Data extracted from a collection
⟨
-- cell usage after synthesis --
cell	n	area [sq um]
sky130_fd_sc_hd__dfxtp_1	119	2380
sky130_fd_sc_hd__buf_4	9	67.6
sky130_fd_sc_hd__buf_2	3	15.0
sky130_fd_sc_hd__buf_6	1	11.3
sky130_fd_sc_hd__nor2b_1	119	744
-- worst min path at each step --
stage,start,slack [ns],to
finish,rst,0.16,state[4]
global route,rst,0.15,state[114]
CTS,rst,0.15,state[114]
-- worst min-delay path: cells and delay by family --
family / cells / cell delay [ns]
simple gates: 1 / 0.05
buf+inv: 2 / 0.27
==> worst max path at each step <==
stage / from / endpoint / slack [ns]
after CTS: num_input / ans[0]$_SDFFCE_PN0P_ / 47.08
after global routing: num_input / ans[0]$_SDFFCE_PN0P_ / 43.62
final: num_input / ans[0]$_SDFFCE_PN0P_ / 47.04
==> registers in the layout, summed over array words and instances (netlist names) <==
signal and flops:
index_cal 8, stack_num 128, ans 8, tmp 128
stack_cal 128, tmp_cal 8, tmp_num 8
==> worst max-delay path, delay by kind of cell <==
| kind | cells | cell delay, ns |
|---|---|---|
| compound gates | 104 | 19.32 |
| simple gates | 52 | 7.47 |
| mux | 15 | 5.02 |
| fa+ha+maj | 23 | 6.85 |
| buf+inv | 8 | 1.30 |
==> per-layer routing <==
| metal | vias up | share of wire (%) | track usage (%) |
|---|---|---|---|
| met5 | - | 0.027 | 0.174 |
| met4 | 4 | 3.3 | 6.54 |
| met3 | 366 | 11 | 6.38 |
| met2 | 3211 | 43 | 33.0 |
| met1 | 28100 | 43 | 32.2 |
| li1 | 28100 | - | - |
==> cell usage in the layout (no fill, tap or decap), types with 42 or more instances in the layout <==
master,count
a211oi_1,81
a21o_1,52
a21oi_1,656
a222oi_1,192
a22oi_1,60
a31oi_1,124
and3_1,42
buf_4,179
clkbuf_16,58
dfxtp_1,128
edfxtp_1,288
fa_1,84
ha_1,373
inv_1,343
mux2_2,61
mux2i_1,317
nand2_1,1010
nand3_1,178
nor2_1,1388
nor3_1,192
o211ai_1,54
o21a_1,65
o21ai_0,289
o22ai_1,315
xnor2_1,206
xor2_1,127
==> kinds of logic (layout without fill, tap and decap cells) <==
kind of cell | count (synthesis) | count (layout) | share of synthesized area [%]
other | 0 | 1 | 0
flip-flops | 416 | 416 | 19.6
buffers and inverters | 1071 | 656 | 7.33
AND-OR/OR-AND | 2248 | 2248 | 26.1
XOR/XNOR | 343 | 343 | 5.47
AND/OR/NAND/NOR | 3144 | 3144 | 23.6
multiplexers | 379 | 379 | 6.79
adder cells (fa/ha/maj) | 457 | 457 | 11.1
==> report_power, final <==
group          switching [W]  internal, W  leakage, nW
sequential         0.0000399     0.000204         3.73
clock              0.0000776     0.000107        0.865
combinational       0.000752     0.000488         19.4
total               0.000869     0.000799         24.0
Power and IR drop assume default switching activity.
$ cat config.mk
export PLATFORM = sky130hd
export DESIGN_NAME = hbc
export DESIGN_NICKNAME = hbc
export VERILOG_FILES = /design/flow/design.v
export SDC_FILE = /design/flow/constraint.sdc
export NUM_CORES = 4
export LEC_CHECK = 1
export CORE_UTILIZATION = 30
$ cat constraint.sdc
current_design hbc

set clk_period 4.4
set clk_io_pct 0.2

create_clock -name clk0 -period $clk_period [get_ports {i_clk}]

set non_clock_inputs [all_inputs -no_clocks]
set_input_delay [expr $clk_period * $clk_io_pct] -clock clk0 $non_clock_inputs
set_output_delay [expr $clk_period * $clk_io_pct] -clock clk0 [all_outputs]
$ cat design.v
module hbc
	(
		input 			i_clk,
		input 			i_rstn,
		input 		  	i_cfg_access,
		input         	i_mem_valid,
		output        	o_mem_ready,
		input  [3:0]  	i_mem_wstrb,
		input  [31:0] 	i_mem_addr,
		input  [31:0] 	i_mem_wdata,
		output [31:0] 	o_mem_rdata,
		output       	o_csn0,
		output		 	o_csn1,
		output       	o_clk,
		output       	o_clkn,
		output [7:0] 	o_dq,
		input  [7:0] 	i_dq,
		output       	o_dq_de,
		output       	o_rwds,
		input        	i_rwds,
		output       	o_rwds_de,
		output       	o_resetn
	);
	parameter IDLE 			= 0;
	parameter CAs 			= 1;
	parameter WR_LATENCY 	= 2;
	parameter WRITE 		= 3;
	parameter READ 			= 4;
	parameter DONE 			= 5;
	parameter WRITE_LATENCY = 6*2+10 - 1;
	reg 	[2:0] 	state;
	reg 	[47:0] 	ca;
	reg 	[31:0] 	wdata;
	reg 	[3:0]	wstrb;
	integer 		counter;
	reg 			mem_ready;
	reg 	[31:0] 	mem_rdata;
	reg 			rwds_d;
	wire 			rwds_valid;
	wire 	[7:0] 	ca_words[5:0];
	wire 	[7:0] 	wdata_words[3:0];
	wire 	[3:0] 	wstrb_words;
	always @(posedge i_clk or negedge i_rstn) begin
		if(!i_rstn) begin
			ca 			<= 48'h0;
			state 		<= IDLE;
			mem_ready 	<= 1'b0;
			mem_rdata 	<= 0;
			counter 	<= 0;
		end else begin
			rwds_d <= i_rwds;
			case (state)
				IDLE : begin 
					mem_ready 		<= 1'b0;
					if(i_mem_valid && !mem_ready) begin
						ca[47] 		<= ~(|i_mem_wstrb);
						ca[46] 		<= i_cfg_access;
						ca[45] 		<= (|i_mem_wstrb) & i_cfg_access;
						ca[44:16] 	<= i_mem_addr[31:3];
						ca[15:3] 	<= 0;
						ca[2:0] 	<= i_mem_addr[2:0];
						wdata 		<= i_mem_wdata;
						wstrb 		<= i_mem_wstrb;
						counter		<= 5;
						state 		<= CAs;
					end
				end
				CAs: begin
					if(counter) begin
						counter 	<= counter - 1;
					end else if(ca[47]) begin  
						counter 	<= 3;
						state   	<= READ;
					end else begin
						if (ca[46]) begin  
							counter <= 1;
							state 	<= WRITE;
						end else begin  
							counter <= WRITE_LATENCY;
							state   <= WR_LATENCY;
						end
					end
				end
				WR_LATENCY: begin
					if(counter) begin
						counter <= counter - 1;
					end else begin
						counter <= 3;
						state 	<= WRITE;
					end 
				end
				WRITE: begin
					if(counter) begin
						counter <= counter - 1;
					end else begin
						state 	<= DONE;
					end 
				end 
				READ : begin
					if(rwds_valid) begin
						case (counter) 
							3: mem_rdata[15:8] 	<= i_dq;
							2: mem_rdata[7:0] 	<= i_dq;
							1: mem_rdata[31:24] <= i_dq;
							0: mem_rdata[23:16] <= i_dq;
						endcase	
						if(counter) begin
							counter <= counter - 1;
						end else begin 
							state 	<= DONE;
						end
					end
				end
				DONE: begin
					mem_ready 	<= 1'b1;
					state 		<= IDLE;
				end
			endcase 
		end 	
	end
	assign rwds_valid 		= (rwds_d | i_rwds);
	assign ca_words[5] 		= ca[47:40];
	assign ca_words[4] 		= ca[39:32];
	assign ca_words[3] 		= ca[31:24];
	assign ca_words[2] 		= ca[23:16];
	assign ca_words[1] 		= ca[15:8];
	assign ca_words[0] 		= ca[7:0];
	assign wdata_words[3] 	= wdata[15:8];
	assign wdata_words[2] 	= wdata[7:0];
	assign wdata_words[1] 	= ca[46]?wdata[15:8]:wdata[31:24];
	assign wdata_words[0] 	= ca[46]?wdata[7:0]:wdata[23:16];
	assign wstrb_words 		= {wstrb[1], wstrb[0], wstrb[3], wstrb[2]};
	reg bus_clk;
	always @(negedge i_clk or negedge i_rstn) begin
		if(!i_rstn)
			bus_clk <= 0;
		else
			bus_clk <= o_csn0 ? 0 : ~bus_clk;
	end
	assign o_csn0 		= 	(state == IDLE || state == DONE);
	assign o_csn1 		= 	1'b1;
	assign o_clk 		= 	bus_clk;
	assign o_clkn 		= 	~o_clk;
	assign o_resetn 	= 	i_rstn;
	assign o_dq 		= 	(state == CAs)?		ca_words[counter]:
							(state == WRITE)?	wdata_words[counter]:8'h0;
	assign o_rwds 		= 	(state == WRITE)?	~wstrb_words[counter]:1'b0;
	assign o_dq_de 		= 	(state == WRITE || state == CAs);
	assign o_rwds_de 	= 	(state == WRITE) && (~ca[46]);
	assign o_mem_ready 	=	mem_ready;
	assign o_mem_rdata 	= 	mem_rdata;
endmodule
$ cat run.sh
#!/bin/bash
# OpenROAD 26Q1-2900-gdf79404cd8, Yosys 0.63+post, stock flow scripts
make -C /OpenROAD-flow-scripts/flow DESIGN_CONFIG=/design/flow/config.mk WORK_HOME=/design/flow/orfs finish
==> results_dict.tcl <==
# implementation run metrics
set metrics [dict create \
    status "finished clean" \
    ant_nets 0 \
    crit_slowest_cell "clkdlybuf4s50_1" \
    yosysChipArea_um2 6728 \
    warnings 29 \
    wl_per_cell_um 16.39 \
    cts.reportedPaths.clkPinSlew_ns 0.05 \
    stdcell_area_um2 8901 \
    cellPowerDensity_nw_per_um2 403.6 \
    critical_path_arrival_ns 3.44 \
    synth_seq_share_pct 56.33 \
    ir_drop_v 0.0002144 \
    hp-class "flip-flop to flip-flop" \
    power_w 0.003593 \
    yosys_warnings 1 \
    grt_overflow 0 \
    layout-drive-gt1-share_pct 21.68 \
    slew_headroom_pct 49.96 \
    grt_pass1_wl_um 24850 \
    power.leakage_nw 3.594 \
    cp_max_fo 3 \
    antenna_found_initial 0 \
    worst_slew_pin_slew_ns 0.7438 \
    numPortBuffers 128 \
    drv_cap 0 \
    cts.sinks 144 \
    placed_area_um2 8300 \
    die_w_um 151.8 \
    wl_um 15700 \
    drc 0 \
    lay_top_cells "clkdlybuf4s50_1 (126), dfrtp_1 (105), mux2_2 (72)" \
    syn_inst 537 \
    rsz0062_at_grt "false" \
    drt-vias-per-instance 4.945 \
    finalClockSkew_ns 0.02259 \
    grt_usage_pct 14.43 \
    antenna_cells 0 \
    crit_path_max_incr_delay_ns 0.44 \
    syn_area_um2 6728 \
    grt_max_degree 59 \
    chipArea_um2 23030 \
    cts_made_buffers 17 \
    crit_type "flip-flop to output pin" \
    io_pins 130 \
    htreeDepth 4 \
    holdBufCountCts 0 \
    hold_viol 0 \
    crit_chain "inv_1, clkdlybuf4s50_1" \
    mostFrequentLayoutCell "clkdlybuf4s50_1" \
    crit_path_end_kind "output pin" \
    syn_avg_cell_area_um2 12.53 \
    cts_tree "done" \
    ys_async_sr_fraction_pct 74.31 \
    syn_to_final_growth_pct 32.30 \
    fp_util_pct 30.73 \
    ff_type "dfrtp_1" \
    synth_cell_type_count 61 \
    vias 4737 \
    gp_congestion 0.8581 \
    cp.required_ns 3.52 \
    slew_violations 0 \
    clk_path_buf_depth 2 \
    fill_cells 2029 \
    start_kind "flip-flop" \
    firstDrtPassIters 6 \
    setup_viol 0 \
    ys_cells 537 \
    place_hpwl_um 11120 \
    drtIter0Drc 239 \
    rows 54 \
    synth-seq-cells 144 \
    path_buffers 2 \
    setup_tns_ns 0 \
    core_um2 21890 \
    edf_count 37 \
    root_buffer "clkbuf_16" \
    clkLatencyLatePin_ns 0.42 \
    cp_top_family "buffers and inverters" \
    die_h_um 151.8 \
    grt_pass1_vias 4786 \
]
## registers in the layout, indices dropped and copies added (netlist names)
signal,cells
state,6
counter,32
mem_ready,1
bus_clk,1
wstrb,4
rwds_d,1
mem_rdata,32
wdata,32
ca,35
## cells by family after synthesis
group	synth area share (%)
mux	14.34
other cells	0.05574
xor+xnor	2.864
simple gates	14.15
flops	56.33
fa+ha+maj	1.116
buf+inv	2.325
compound gates	8.816
## power by group
| group | switching, W | internal [W] |
|---|---|---|
| sequential | 0.0000969 | 0.00144 |
| combinational | 0.000307 | 0.000298 |
| clock | 0.000601 | 0.000854 |
## routing by layer
| metal | part of all wire (%) | GRT usage (%) | vias up |
|---|---|---|---|
| met5 | 0 | 0 | - |
| met4 | 0.93 | 1.832 | 0 |
| met3 | 8.8 | 5.710 | 14 |
| met2 | 46 | 21.45 | 195 |
| li1 | - | - | 2260 |
| met1 | 45 | 21.03 | 2268 |
## worst paths after layout
check,start,to,slack (ns),cells after the start
max,bus_clk$_DFF_NN0_,o_clkn,0.08,2
min,bus_clk$_DFF_NN0_,bus_clk$_DFF_NN0_,0.38,1
max reg2reg,counter[0]$_DFFE_PN0P_,counter[29]$_DFFE_PN0P_,1.04,9
min reg2reg,bus_clk$_DFF_NN0_,bus_clk$_DFF_NN0_,0.38,1
max in group asynchronous,i_rstn,bus_clk$_DFF_NN0_,1.93,1
min in group asynchronous,i_rstn,mem_ready$_DFFE_PN0P_,0.59,2
## cell usage after synthesis (5+ instances only)
library cell	instances	area share (%)
dfrtp_1	105	39
mux2_2	72	12
nor2_1	39	2.2
edfxtp_1	37	17
nand2_1	34	1.9
o21ai_0	27	2.0
xnor2_1	19	2.5
nor4_1	17	1.6
clkbuf_1	16	0.89
a22oi_1	14	1.6
nor3_1	10	0.74
a21oi_1	8	0.60
a222oi_1	8	1.2
a22o_1	8	1.0
inv_1	8	0.45
mux2_4	8	1.8
nand3_1	7	0.52
ha_1	6	1.1
or3_1	6	0.56
buf_2	5	0.37
nand4_1	5	0.46
or2_2	5	0.46
or4_1	5	0.56
## layout make-up
type / instances / area (um2) / share of cell area, %
Sequential cell: 144 / 3790 / 42.58
Multi-Input combinational cell: 357 / 2784 / 31.28
Timing Repair Buffer: 137 / 1349 / 15.15
Clock buffer: 17 / 425.4 / 4.779
Tap cell: 280 / 350.3 / 3.936
Clock inverter: 15 / 172.7 / 1.940
Inverter: 8 / 30.03 / 0.3374
## metrics by stage
| step | std cells | hold slack (ns) | setup slack [ns] | util [%] |
|---|---|---|---|---|
| 2_1_floorplan | 537 | 0.3430 | 0.7268 | - |
| 3_3_place_gp | 926 | 0.3839 | 0.4449 | 37.92 |
| 3_5_place_dp | 926 | 0.3886 | 0.4456 | 37.92 |
| 4_1_cts | 958 | 0.3896 | 0.01753 | 40.65 |
| 5_1_grt | 958 | 0.4088 | 0.01698 | 40.66 |
| 6_report | 958 | 0.3810 | 0.07681 | 40.66 |
## repair_timing
item                       in CTS  in global routing
setup endpoints to repair       0                  1
buffers inserted                0                  0
hold endpoints to repair        0                  0
gates resized                   0                  1
Power figures rest on the tool's default switching activity, not on a simulated workload.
⟩
**TASK OBJECTIVE**. Show me all lines in the records that contain "each".

**TASK RESULT**.
-- worst min path at each step --
==> worst max path at each step <==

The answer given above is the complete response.